A simulation orchestrates multiple conversations between your agent and AI-generated personas based on a specific scenario. Each simulation has clear goals, constraints, and success criteria that guide the evaluation process.

How Simulations Work

Simulations bring together an agent, a scenario, and evaluation objectives to create comprehensive testing environments.

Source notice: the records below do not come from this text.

[config.mk]
export PLATFORM = sky130hd
export DESIGN_NAME = mcq_top
export DESIGN_NICKNAME = d
export VERILOG_FILES = /design/src/mcq_pkg.sv /design/src/mcq_axis.sv /design/src/mcq_top.sv
export SDC_FILE = /design/constraint.sdc
export NUM_CORES = 2
export LEC_CHECK = 0
export ABC_AREA = 1
export BUFFER_PORTS_ARGS = -buffer_cell sky130_fd_sc_hd__buf_2
export CAP_MARGIN = 25
export CORE_MARGIN = 2
export CORE_UTILIZATION = 60
export CTS_BUF_LIST = sky130_fd_sc_hd__clkbuf_16
export CTS_CLUSTER_DIAMETER = 200
export CTS_CLUSTER_SIZE = 28
export DETAILED_ROUTE_END_ITERATION = 7
export PLACE_DENSITY = 0.81
export SYNTH_ARGS = -nofsm -noshare
export SYNTH_HDL_FRONTEND = slang
export SYNTH_SLANG_ARGS = --single-unit
[constraint.sdc]
create_clock -name core_clk -period 5.13 [get_ports core_clk]
set_clock_uncertainty 0.05 [all_clocks]
set_input_delay 0.2565 -clock core_clk [delete_from_list [all_inputs] [get_ports core_clk]]
set_output_delay 0.2565 -clock core_clk [all_outputs]
set_load 0.03 [all_outputs]
[src/mcq_pkg.sv]
`default_nettype none
package mcq_pkg;

    // Register byte offsets
    localparam int          ADDR_W        = 8;
    localparam int          DATA_W        = 32;
    localparam logic [7:0]  REG_CFG       = 8'h00;
    localparam logic [7:0]  REG_SEL       = 8'h04;
    localparam logic [7:0]  REG_DONE      = 8'h08;
    localparam logic [7:0]  REG_IRQ_STAT  = 8'h0C;
    localparam logic [7:0]  REG_IRQ_MASK  = 8'h10;
    localparam logic [7:0]  REG_DBAND     = 8'h14;

    // Field positions and widths
    localparam int          AXIS_ID_W     = 4;
    localparam int          CFG_AXIS_LSB  = 0;
    localparam int          CFG_CRIT_LSB  = 8;
    localparam int          CRIT_W        = 5;
    localparam int          CFG_DELAY_LSB = 16;
    localparam int          CFG_PULSE_LSB = 24;
    localparam int          MS_W          = 8;
    localparam int          DBAND_LSB     = 16;
    localparam int          DBAND_W       = 16;
    localparam int          POS_W         = 32;
    localparam int          STAT_W        = 16;

    // Criteria bit indices
    localparam int          CRIT_PROFILE  = 0;
    localparam int          CRIT_MOTOR    = 1;
    localparam int          CRIT_STOP     = 2;
    localparam int          CRIT_DELAY    = 3;
    localparam int          CRIT_INPOS    = 4;

    // Reset values
    localparam logic [CRIT_W-1:0]  CRIT_FORCED = 5'h01;
    localparam logic [MS_W-1:0]    DELAY_RST   = 8'h00;
    localparam logic [MS_W-1:0]    PULSE_RST   = 8'h00;
    localparam logic [DBAND_W-1:0] DBAND_RST   = 16'h0000;

    localparam logic [AXIS_ID_W-1:0] MIN_AXIS_ID = 4'h1;
    localparam logic [AXIS_ID_W-1:0] TOP_AXIS_ID = 4'hF;
    localparam logic [1:0]  RESP_OKAY     = 2'h0;
    localparam logic [1:0]  RESP_SLVERR   = 2'h2;
    localparam logic [3:0]  WSTRB_ALL     = 4'hF;

    // Millisecond timebase
    localparam int          CLK_PERIOD_NS = 4;
    localparam int          MS_PERIOD_NS  = 1000000;
    localparam int          CYC_PER_MS    = MS_PERIOD_NS / CLK_PERIOD_NS;

    typedef struct packed {
        logic [CRIT_W-1:0]  crit;
        logic [MS_W-1:0]    delay_ms;
        logic [MS_W-1:0]    pulse_ms;
        logic [DBAND_W-1:0] deadband;
    } mcq_cfg_type;

    localparam mcq_cfg_type CFG_RST = '{crit: CRIT_FORCED,
        delay_ms: DELAY_RST, pulse_ms: PULSE_RST, deadband: DBAND_RST};

    typedef struct packed {
        logic               profile_done;
        logic               motor_off;
        logic               run_stopped;
        logic               move_start;
        logic [POS_W-1:0]   act_pos;
        logic [POS_W-1:0]   tgt_pos;
    } mcq_axis_in_type;

endpackage
`default_nettype wire

[src/mcq_axis.sv]
`default_nettype none
module mcq_axis
    import mcq_pkg::*;
(
    input  wire logic            core_clk,
    input  wire logic            resetn,
    input  wire logic            ms_tick,
    input  wire mcq_cfg_type     cfg,
    input  wire mcq_axis_in_type ain,
    output logic                 done_q
);

    logic [POS_W:0] diff;
    logic [POS_W:0] mag;
    logic           in_pos;
    logic           base;
    logic           qual;
    logic           met;
    logic           clr;
    logic [MS_W:0]  dly_lim;
    logic [MS_W:0]  dly_cnt_q;
    logic [MS_W:0]  pulse_cnt_q;
    logic           start_pend_q;

    assign diff = {ain.act_pos[POS_W-1], ain.act_pos}
                - {ain.tgt_pos[POS_W-1], ain.tgt_pos};
    assign mag = diff[POS_W] ? -diff : diff;
    // Strictly inside the band
    assign in_pos = mag < {{(POS_W + 1 - DBAND_W){1'b0}}, cfg.deadband};

    assign base = ain.profile_done
                | (cfg.crit[CRIT_MOTOR] & ain.motor_off);
    assign qual = base
                & (~cfg.crit[CRIT_STOP] | ain.run_stopped)
                & (~cfg.crit[CRIT_INPOS] | in_pos);
    // One extra tick so a wait is never shorter than programmed
    assign dly_lim = {1'b0, cfg.delay_ms} + {{MS_W{1'b0}}, 1'b1};
    assign met = qual & (~cfg.crit[CRIT_DELAY] | (cfg.delay_ms == '0)
               | (dly_cnt_q >= dly_lim));
    assign clr = done_q & (pulse_cnt_q == '0)
               & (ain.move_start | start_pend_q);

    always_ff @(posedge core_clk or negedge resetn)
    begin
        if (!resetn)
            dly_cnt_q <= '0;
        else if (!qual || !cfg.crit[CRIT_DELAY])
            dly_cnt_q <= '0;
        else if (ms_tick && dly_cnt_q < dly_lim)
            dly_cnt_q <= dly_cnt_q + {{MS_W{1'b0}}, 1'b1};
    end

    always_ff @(posedge core_clk or negedge resetn)
    begin
        if (!resetn)
            done_q <= 1'b0;
        else if (clr)
            done_q <= 1'b0;
        else if (met)
            done_q <= 1'b1;
    end

    always_ff @(posedge core_clk or negedge resetn)
    begin
        if (!resetn)
            pulse_cnt_q <= '0;
        else if (met && !done_q)
            pulse_cnt_q <= (cfg.pulse_ms == '0) ? '0
                : {1'b0, cfg.pulse_ms} + {{MS_W{1'b0}}, 1'b1};
        else if (ms_tick && pulse_cnt_q != '0)
            pulse_cnt_q <= pulse_cnt_q - {{MS_W{1'b0}}, 1'b1};
    end

    // A restart inside the pulse is remembered, not dropped
    always_ff @(posedge core_clk or negedge resetn)
    begin
        if (!resetn)
            start_pend_q <= 1'b0;
        else if (clr || !done_q)
            start_pend_q <= 1'b0;
        else if (ain.move_start && pulse_cnt_q != '0)
            start_pend_q <= 1'b1;
    end
endmodule
`default_nettype wire

[src/mcq_top.sv]
// How it works
// - Configuration names an axis 1 to 15; absent axes drop it.
// - A write to an absent axis changes nothing and answers without fault.
// - An axis meeting its criteria sets its own bit of move_done_status_reg.
// - Each axis keeps a five-bit map: profile, motor, stop, delay, in-pos.
// - The base condition is profile done OR (if enabled) motor off.
// - The profile-done criterion always reads one and is met at profile end.
// - With motor-off enabled any motor shutdown (kill, trip) meets the base.
// - Stop, delay and in-position criteria, when enabled, AND with the base.
// - With stop enabled the axis must also be logically stopped.
// - With delay enabled the settling delay follows all other criteria.
// - The settling delay is 0 to 255 ms and resets to 0.
// - With in-position on, |error| must be strictly below the deadband.
// - Completion holds for the minimum pulse even if the axis restarts.
// - The minimum pulse time is 0 to 255 ms and resets to 0.
`default_nettype none
module mcq_top
    import mcq_pkg::*;
#(
    parameter int          NUM_AXES  = 8,
    parameter int unsigned MS_CYCLES = CYC_PER_MS
)
(
    input  wire logic                           core_clk,
    input  wire logic                           resetn,
    input  wire logic [ADDR_W-1:0]              s_axi_awaddr,
    input  wire logic                           s_axi_awvalid,
    output logic                                s_axi_awready,
    input  wire logic [DATA_W-1:0]              s_axi_wdata,
    input  wire logic [3:0]                     s_axi_wstrb,
    input  wire logic                           s_axi_wvalid,
    output logic                                s_axi_wready,
    output logic [1:0]                          s_axi_bresp,
    output logic                                s_axi_bvalid,
    input  wire logic                           s_axi_bready,
    input  wire logic [ADDR_W-1:0]              s_axi_araddr,
    input  wire logic                           s_axi_arvalid,
    output logic                                s_axi_arready,
    output logic [DATA_W-1:0]                   s_axi_rdata,
    output logic [1:0]                          s_axi_rresp,
    output logic                                s_axi_rvalid,
    input  wire logic                           s_axi_rready,
    input  wire mcq_axis_in_type [NUM_AXES:1]   axis_in,
    output logic [NUM_AXES:1]                   move_done,
    output logic                                irq
);

    localparam int TW = $clog2(MS_CYCLES + 1);

    function automatic logic axis_ok(input logic [AXIS_ID_W-1:0] id);
        return (id >= MIN_AXIS_ID) && (id <= TOP_AXIS_ID)
            && (int'(id) <= NUM_AXES);
    endfunction

    function automatic logic addr_known(input logic [ADDR_W-1:0] a);
        logic ok;
        if (a == REG_CFG)
            ok = 1'b1;
        else if (a == REG_SEL)
            ok = 1'b1;
        else if (a == REG_DONE)
            ok = 1'b1;
        else if (a == REG_IRQ_STAT)
            ok = 1'b1;
        else if (a == REG_IRQ_MASK)
            ok = 1'b1;
        else if (a == REG_DBAND)
            ok = 1'b1;
        else
            ok = 1'b0;
        return ok;
    endfunction

    logic [TW-1:0]          tick_cnt_q;
    logic                   ms_tick;
    logic                   aw_have_q;
    logic [ADDR_W-1:0]      awaddr_q;
    logic                   w_have_q;
    logic [DATA_W-1:0]      wdata_q;
    logic [3:0]             wstrb_q;
    logic                   do_write;
    logic                   wr_full;
    logic [AXIS_ID_W-1:0]   wr_id;
    logic                   cfg_wr;
    logic                   dband_wr;
    logic                   ar_take;
    logic [AXIS_ID_W-1:0]   sel_q;
    logic [STAT_W-1:0]      mask_q;
    logic [STAT_W-1:0]      irq_stat_q;
    logic [STAT_W-1:0]      done_vec;
    logic [STAT_W-1:0]      done_prev_q;
    logic [DATA_W-1:0]      rdata_d;
    logic [NUM_AXES:1]      cfg_we;
    logic [NUM_AXES:1]      dband_we;
    mcq_cfg_type            cfg_all [NUM_AXES:1];
    mcq_cfg_type            cfg_sel;

    // Shared millisecond timebase for every axis
    always_ff @(posedge core_clk or negedge resetn)
    begin
        if (!resetn)
            tick_cnt_q <= '0;
        else if (ms_tick)
            tick_cnt_q <= '0;
        else
            tick_cnt_q <= tick_cnt_q + {{(TW - 1){1'b0}}, 1'b1};
    end
    assign ms_tick = (tick_cnt_q == TW'(MS_CYCLES - 1));

    // Write address and data are accepted in either order
    assign s_axi_awready = !aw_have_q;
    assign s_axi_wready  = !w_have_q;
    assign do_write      = aw_have_q && w_have_q && !s_axi_bvalid;

    always_ff @(posedge core_clk or negedge resetn)
    begin
        if (!resetn)
        begin
            aw_have_q <= 1'b0;
            awaddr_q  <= '0;
        end
        else if (s_axi_awvalid && s_axi_awready)
        begin
            aw_have_q <= 1'b1;
            awaddr_q  <= s_axi_awaddr;
        end
        else if (do_write)
            aw_have_q <= 1'b0;
    end

    always_ff @(posedge core_clk or negedge resetn)
    begin
        if (!resetn)
        begin
            w_have_q <= 1'b0;
            wdata_q  <= '0;
            wstrb_q  <= '0;
        end
        else if (s_axi_wvalid && s_axi_wready)
        begin
            w_have_q <= 1'b1;
            wdata_q  <= s_axi_wdata;
            wstrb_q  <= s_axi_wstrb;
        end
        else if (do_write)
            w_have_q <= 1'b0;
    end

    always_ff @(posedge core_clk or negedge resetn)
    begin
        if (!resetn)
        begin
            s_axi_bvalid <= 1'b0;
            s_axi_bresp  <= RESP_OKAY;
        end
        else if (do_write)
        begin
            s_axi_bvalid <= 1'b1;
            // Absent axis is not a fault
            s_axi_bresp  <= addr_known(awaddr_q) ? RESP_OKAY
                                                 : RESP_SLVERR;
        end
        else if (s_axi_bready)
            s_axi_bvalid <= 1'b0;
    end

    // Commit registers take whole words only, so a torn id cannot land
    assign wr_full  = (wstrb_q == WSTRB_ALL);
    assign wr_id    = wdata_q[CFG_AXIS_LSB +: AXIS_ID_W];
    assign cfg_wr   = do_write && wr_full && (awaddr_q == REG_CFG)
                   && axis_ok(wr_id);
    assign dband_wr = do_write && wr_full && (awaddr_q == REG_DBAND)
                   && axis_ok(wr_id);

    genvar gi;
    generate
        for (gi = 1; gi <= NUM_AXES; gi++)
        begin : g_axis
            mcq_cfg_type cfg_q;

            assign cfg_we[gi]   = cfg_wr && (int'(wr_id) == gi);
            assign dband_we[gi] = dband_wr && (int'(wr_id) == gi);

            always_ff @(posedge core_clk or negedge resetn)
            begin
                if (!resetn)
                    cfg_q <= CFG_RST;
                else if (cfg_we[gi])
                begin
                    cfg_q.crit     <= wdata_q[CFG_CRIT_LSB +: CRIT_W]
                                    | CRIT_FORCED;
                    cfg_q.delay_ms <= wdata_q[CFG_DELAY_LSB +: MS_W];
                    cfg_q.pulse_ms <= wdata_q[CFG_PULSE_LSB +: MS_W];
                end
                else if (dband_we[gi])
                    cfg_q.deadband <= wdata_q[DBAND_LSB +: DBAND_W];
            end
            assign cfg_all[gi] = cfg_q;

            mcq_axis u_axis (
                .core_clk (core_clk),
                .resetn   (resetn),
                .ms_tick  (ms_tick),
                .cfg      (cfg_q),
                .ain      (axis_in[gi]),
                .done_q   (move_done[gi])
            );
        end
    endgenerate

    always_comb
    begin
        done_vec = '0;
        for (int i = 1; i <= NUM_AXES; i++)
            done_vec[i] = move_done[i];
    end

    always_ff @(posedge core_clk or negedge resetn)
    begin
        if (!resetn)
            sel_q <= '0;
        else if (do_write && awaddr_q == REG_SEL && wstrb_q[0])
            sel_q <= wdata_q[AXIS_ID_W-1:0];
    end

    always_ff @(posedge core_clk or negedge resetn)
    begin
        if (!resetn)
            mask_q <= '0;
        else if (do_write && awaddr_q == REG_IRQ_MASK)
        begin
            if (wstrb_q[0])
                mask_q[7:0] <= wdata_q[7:0];
            if (wstrb_q[1])
                mask_q[15:8] <= wdata_q[15:8];
        end
    end

    // Completion edges latch; read clears, a new edge wins over the clear
    assign ar_take = s_axi_arvalid && s_axi_arready;
    always_ff @(posedge core_clk or negedge resetn)
    begin
        if (!resetn)
        begin
            done_prev_q <= '0;
            irq_stat_q  <= '0;
        end
        else
        begin
            done_prev_q <= done_vec;
            irq_stat_q  <= (irq_stat_q
                & ~{STAT_W{ar_take && s_axi_araddr == REG_IRQ_STAT}})
                | (done_vec & ~done_prev_q);
        end
    end
    assign irq = |(irq_stat_q & mask_q);

    always_comb
    begin
        cfg_sel = CFG_RST;
        for (int i = 1; i <= NUM_AXES; i++)
            if (int'(sel_q) == i)
                cfg_sel = cfg_all[i];
    end

    always_comb
    begin
        rdata_d = '0;
        if (s_axi_araddr == REG_CFG)
        begin
            if (axis_ok(sel_q))
            begin
                rdata_d[CFG_AXIS_LSB +: AXIS_ID_W] = sel_q;
                rdata_d[CFG_CRIT_LSB +: CRIT_W] =
                    cfg_sel.crit | CRIT_FORCED;
                rdata_d[CFG_DELAY_LSB +: MS_W] = cfg_sel.delay_ms;
                rdata_d[CFG_PULSE_LSB +: MS_W] = cfg_sel.pulse_ms;
            end
        end
        else if (s_axi_araddr == REG_SEL)
            rdata_d[AXIS_ID_W-1:0] = sel_q;
        else if (s_axi_araddr == REG_DONE)
            rdata_d[STAT_W-1:0] = done_vec;
        else if (s_axi_araddr == REG_IRQ_STAT)
            rdata_d[STAT_W-1:0] = irq_stat_q;
        else if (s_axi_araddr == REG_IRQ_MASK)
            rdata_d[STAT_W-1:0] = mask_q;
        else if (s_axi_araddr == REG_DBAND)
        begin
            if (axis_ok(sel_q))
            begin
                rdata_d[CFG_AXIS_LSB +: AXIS_ID_W] = sel_q;
                rdata_d[DBAND_LSB +: DBAND_W] = cfg_sel.deadband;
            end
        end
    end

    assign s_axi_arready = !s_axi_rvalid;
    always_ff @(posedge core_clk or negedge resetn)
    begin
        if (!resetn)
        begin
            s_axi_rvalid <= 1'b0;
            s_axi_rdata  <= '0;
            s_axi_rresp  <= RESP_OKAY;
        end
        else if (ar_take)
        begin
            s_axi_rvalid <= 1'b1;
            s_axi_rdata  <= rdata_d;
            s_axi_rresp  <= addr_known(s_axi_araddr) ? RESP_OKAY
                                                     : RESP_SLVERR;
        end
        else if (s_axi_rready)
            s_axi_rvalid <= 1'b0;
    end
endmodule
`default_nettype wire

==> metrics.yaml <==
routing:
  wire_per_inst_um: 17.63
  final_antenna_net_count: 0
  vias_per_cell: 5.598
  drtPass1Iterations: 8
  drt_iter0_markers: 7329
  wl_um: 229000
  vias: 72728
  route.detailed.drc: 0
timing:
  relSlewSlack_pct: 24.20
  hold_viol: 0
  timing.final.ws_setup_ns: 0.5726
  fin_crit_sh_pct: 88.84
  min_period_ns: 4.557
  setup_violations: 0
  fmax_mhz: 219.4
  rsz0062_at_grt: "no"
  worst_slew_pin_slew_ns: 1.122
  slew_violations: 0
die:
  start_util_pct: 60.67
  ioPinCount: 653
  dieArea_um2: 111400
  die_h_um: 333.7
  dieWidth_um: 333.7
  core_um2: 107500
  row_count: 120
critical_path:
  arrival_ns: 5.06
  cp-start-kind: "input pin"
  end_kind: "flop"
  critPathMaxFanout: 12
  cpMostUsedCell: "nand2_1"
  required_ns: 5.63
  critPathSlowestCell: "fa_1"
  path_class: "input pin to flop"
  cpPeakStageDelay_ns: 0.41
place:
  gp_congestion: 1.070
  place_ws_ns: -0.0008429
  place_hpwl_um: 188500
  port_buffers: 650
  place_inst: 12896
grt:
  grt_use_total_pct: 39.87
  grt_pass1_vias: 67903
  grt_max_degree: 137
  grt_pass1_wl_um: 356200
  overflow: 0
  antenna_found_initial: 15
yosys:
  synth_cell_types: 69
  synth_edf_count: 0
  yosysSeqAreaShare_pct: 22.71
  ys_async_sr_fraction_pct: 100.0
  ys_ff_latch: 592
  synth_area_um2: 65230
  yosys_warnings: 0
  ys.flop_type: "dfrtp_1"
  yosysTopAreaCellShare_pct: 22.71
  yosysTopAreaCell: "dfrtp_1"
  synthCells: 10923
  synthTopCellsByArea: "dfrtp_1, nand2_1, inv_1, ha_1, nor2_1"
  syn_area_per_cell_um2: 5.971
cells_and_area:
  layout_common_cells: "nand2_1, inv_1, nor2_1"
  drive_above_1_share_pct: 9.449
  fin_cells: 12992
  final_common_cell: "nand2_1"
  fin_nets: 12692
  areaGrowthSynthToFinish_pct: 9.593
worst_hold_path:
  hp-class: "input pin to flop"
pwr:
  power_leakage_nw: 39.89
  ir_worst_vdd_mv: 0.3203
  total_power_w: 0.01785
  p_per_area_nw_per_um2: 249.7
clock_network:
  cts_buffer_depth: 3
  cts_made_buffers: 25
  cts_sinks: 592
  cts_tree: "built"
  clk_pin_slew_ns: 0.11
  h-tree-depth: 1
  cts-root-buf: "clkbuf_16"
  clk_latency_ns: 0.65
status:
  status: "finished, final reports clean"
flow_run:
  cap_violations: 0
-- worst max-delay path, delay by kind of cell --
kind	cells	cell delay, ns
buf+inv	5	0.51
xor+xnor	1	0.20
simple gates	27	2.59
fa+ha+maj	3	0.92
compound gates	5	0.57
-- area by class of cell --
cell class | instances | area, um2
multi-input cells | 8036 | 41590
fillers | 10049 | 36020
flip-flops and latches | 592 | 14810
inverters | 2121 | 7968
repair buffers | 800 | 4648
well taps | 1403 | 1755
clock buffers | 25 | 625.6
clock inverters | 4 | 52.55
diodes | 11 | 27.53
-- path summary, 6_finish.rpt --
check / start / endpoint / slack [ns] / depth (start not counted)
worst max-delay path: axis_in[476] / g_axis[8].u_axis.pulse_cnt_q[6]$_DFFE_PN0P_ / 0.57 / 41
min in group asynchronous: resetn / g_axis[6].u_axis.dly_cnt_q[2]$_DFFE_PN0P_ / 0.11 / 2
worst min-delay path: s_axi_wdata[3] / wdata_q[3]$_DFFE_PN0P_ / 0.03 / 3
max in group asynchronous: resetn / awaddr_q[6]$_DFFE_PN0P_ / 3.62 / 3
worst max register to register: sel_q[2]$_DFFE_PN0P_ / s_axi_rdata[20]$_DFFE_PN0P_ / 0.87 / 11
worst min register to register: done_prev_q[1]$_DFF_PN0_ / irq_stat_q[1]$_DFF_PN0_ / 0.37 / 1
-- Yosys cell counts, types with 18 or more instances --
cell type  instances
nor3_2            44
nand2_1         3500
o22ai_1           22
nor4_1            44
o41ai_1           18
nor2_2            37
ha_1             505
inv_1           2078
o221ai_1          32
xor2_1           185
o211ai_1          25
buf_4             18
o21ai_1           23
nand4_1          189
nand2_2           97
o21bai_1          28
nand3b_1          62
a21oi_1          397
nor3_1           148
o21ai_0          568
nand3_2           26
xnor2_1           80
nand3_1          729
a211oi_1          23
a31oi_1           27
dfrtp_1          592
clkbuf_1         122
nor2_1          1043
inv_2             35
-- sequential cells by signal, summed over array words and instances (netlist names) --
register / count
aw_have_q: 1
awaddr_q: 8
cfg_all: 288
done_prev_q: 8
g_axis.u_axis.dly_cnt_q: 72
g_axis.u_axis.done_q: 8
g_axis.u_axis.pulse_cnt_q: 72
g_axis.u_axis.start_pend_q: 8
irq_stat_q: 16
mask_q: 16
s_axi_bresp: 1
s_axi_bvalid: 1
s_axi_rdata: 32
s_axi_rresp: 1
s_axi_rvalid: 1
sel_q: 4
tick_cnt_q: 18
w_have_q: 1
wdata_q: 32
wstrb_q: 4
[config.mk]
export PLATFORM = sky130hd
export DESIGN_NAME = pmb_master
export DESIGN_NICKNAME = d
export VERILOG_FILES = /design/src/shared/pmb_pkg.sv /design/src/design/pmb_master.sv /design/src/design/pmb_sync.sv
export SDC_FILE = /design/constraint.sdc
export NUM_CORES = 1
export LEC_CHECK = 0
export ABC_AREA = 1
export ABC_CLOCK_PERIOD_IN_PS = 1700
export BUFFER_PORTS_ARGS = -buffer_cell sky130_fd_sc_hd__buf_4
export CORE_ASPECT_RATIO = 0.7
export CORE_MARGIN = 2
export CORE_UTILIZATION = 35
export DETAILED_ROUTE_END_ITERATION = 7
export PLACE_DENSITY = 0.55
export SYNTH_ARGS = -nofsm -noshare
export SYNTH_HDL_FRONTEND = slang
export SYNTH_SLANG_ARGS = --single-unit
[constraint.sdc]
create_clock -name ref_clk -period 1.7 [get_ports ref_clk]
set_input_delay 0.17 -clock ref_clk [delete_from_list [all_inputs] [get_ports ref_clk]]
set_output_delay 0.17 -clock ref_clk [all_outputs]
set_load 0.005 [all_outputs]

You define:
  • The scenario context that guides all conversations
  • Target numbers for personas and conversations you want to generate
  • Turn limits to prevent conversations from running too long
  • Approval settings to control persona quality
  • Objectives that define what success looks like
The simulation then orchestrates the entire evaluation process from persona generation through final scoring.

Simulation Lifecycle

1

Configuration

Set up simulation parameters, define scenario, and select objectives for evaluation
2

Persona Generation

Create AI-generated personas with diverse profiles and characteristics
3

Approval Process

Review and approve generated personas (if auto_approve is false)
4

Conversation Assignment

Assign conversations between approved personas and the agent
5

Conversation Execution

Run conversations with turn limits and scenario context
6

Evaluation

Score completed conversations against defined objectives
7

Analysis

Review results and performance metrics

Status Tracking

Simulations progress through several states as they execute:
  • pending: Simulation created but not yet started
  • queued: Simulation is queued for execution
  • in_progress: Personas are being generated or conversations are running
  • completed: All target conversations have been finished and evaluated
  • failed: Simulation encountered errors and stopped
  • canceled: Simulation was manually canceled
  • canceling: Simulation is in the process of being canceled
  • expired: Simulation exceeded its time limit

Example Simulation

{
  "name": "Customer Support Stress Test",
  "scenario": "High-volume customer support during a system outage affecting order processing",
  "agent_id": "customer-support-bot-v2",
  "target_personas": 20,
  "target_conversations": 50,
  "max_turns": 15,
  "auto_approve": false,
  "objectives": [
    {
      "id": "customer-satisfaction",
      "name": "Customer Satisfaction",
      "criteria": "Evaluate overall customer satisfaction..."
    },
    {
      "id": "issue-resolution",
      "name": "Issue Resolution",
      "criteria": "Assess how effectively issues are resolved..."
    }
  ]
}

Scenario Design

Effective scenarios provide clear context for conversations:

Support Scenarios

“Customer experiencing login issues after recent password reset”

Sales Scenarios

“Prospective customer interested in enterprise pricing for team of 50”

Technical Scenarios

“Developer struggling with API integration and receiving timeout errors”

Onboarding Scenarios

“New user setting up their first project and configuring team permissions”

Planning Your Simulation

Determine Conversation Volume

  • Quick Test: 10-20 conversations for basic functionality validation
  • Standard Evaluation: 50-100 conversations for reliable metrics
  • Comprehensive Assessment: 200+ conversations for statistical significance

Set Realistic Targets

  • Consider your agent’s response time when setting conversation targets
  • Factor in evaluation time if using manual scoring
  • Plan for potential failures or retries
  • Ensure persona count supports your target conversation volume

Choose Turn Limits

  • Short Interactions: 3-5 turns for quick queries
  • Standard Support: 10-15 turns for typical problem resolution
  • Complex Issues: 20+ turns for detailed troubleshooting

Best Practices

Start with smaller simulations (10-20 conversations) to test your configuration before scaling up to larger evaluations.
Ensure your target personas count is reasonable for your target conversations. Too few personas may result in unrealistic conversation patterns.
Use descriptive scenario text that provides clear context for both persona generation and conversation flow.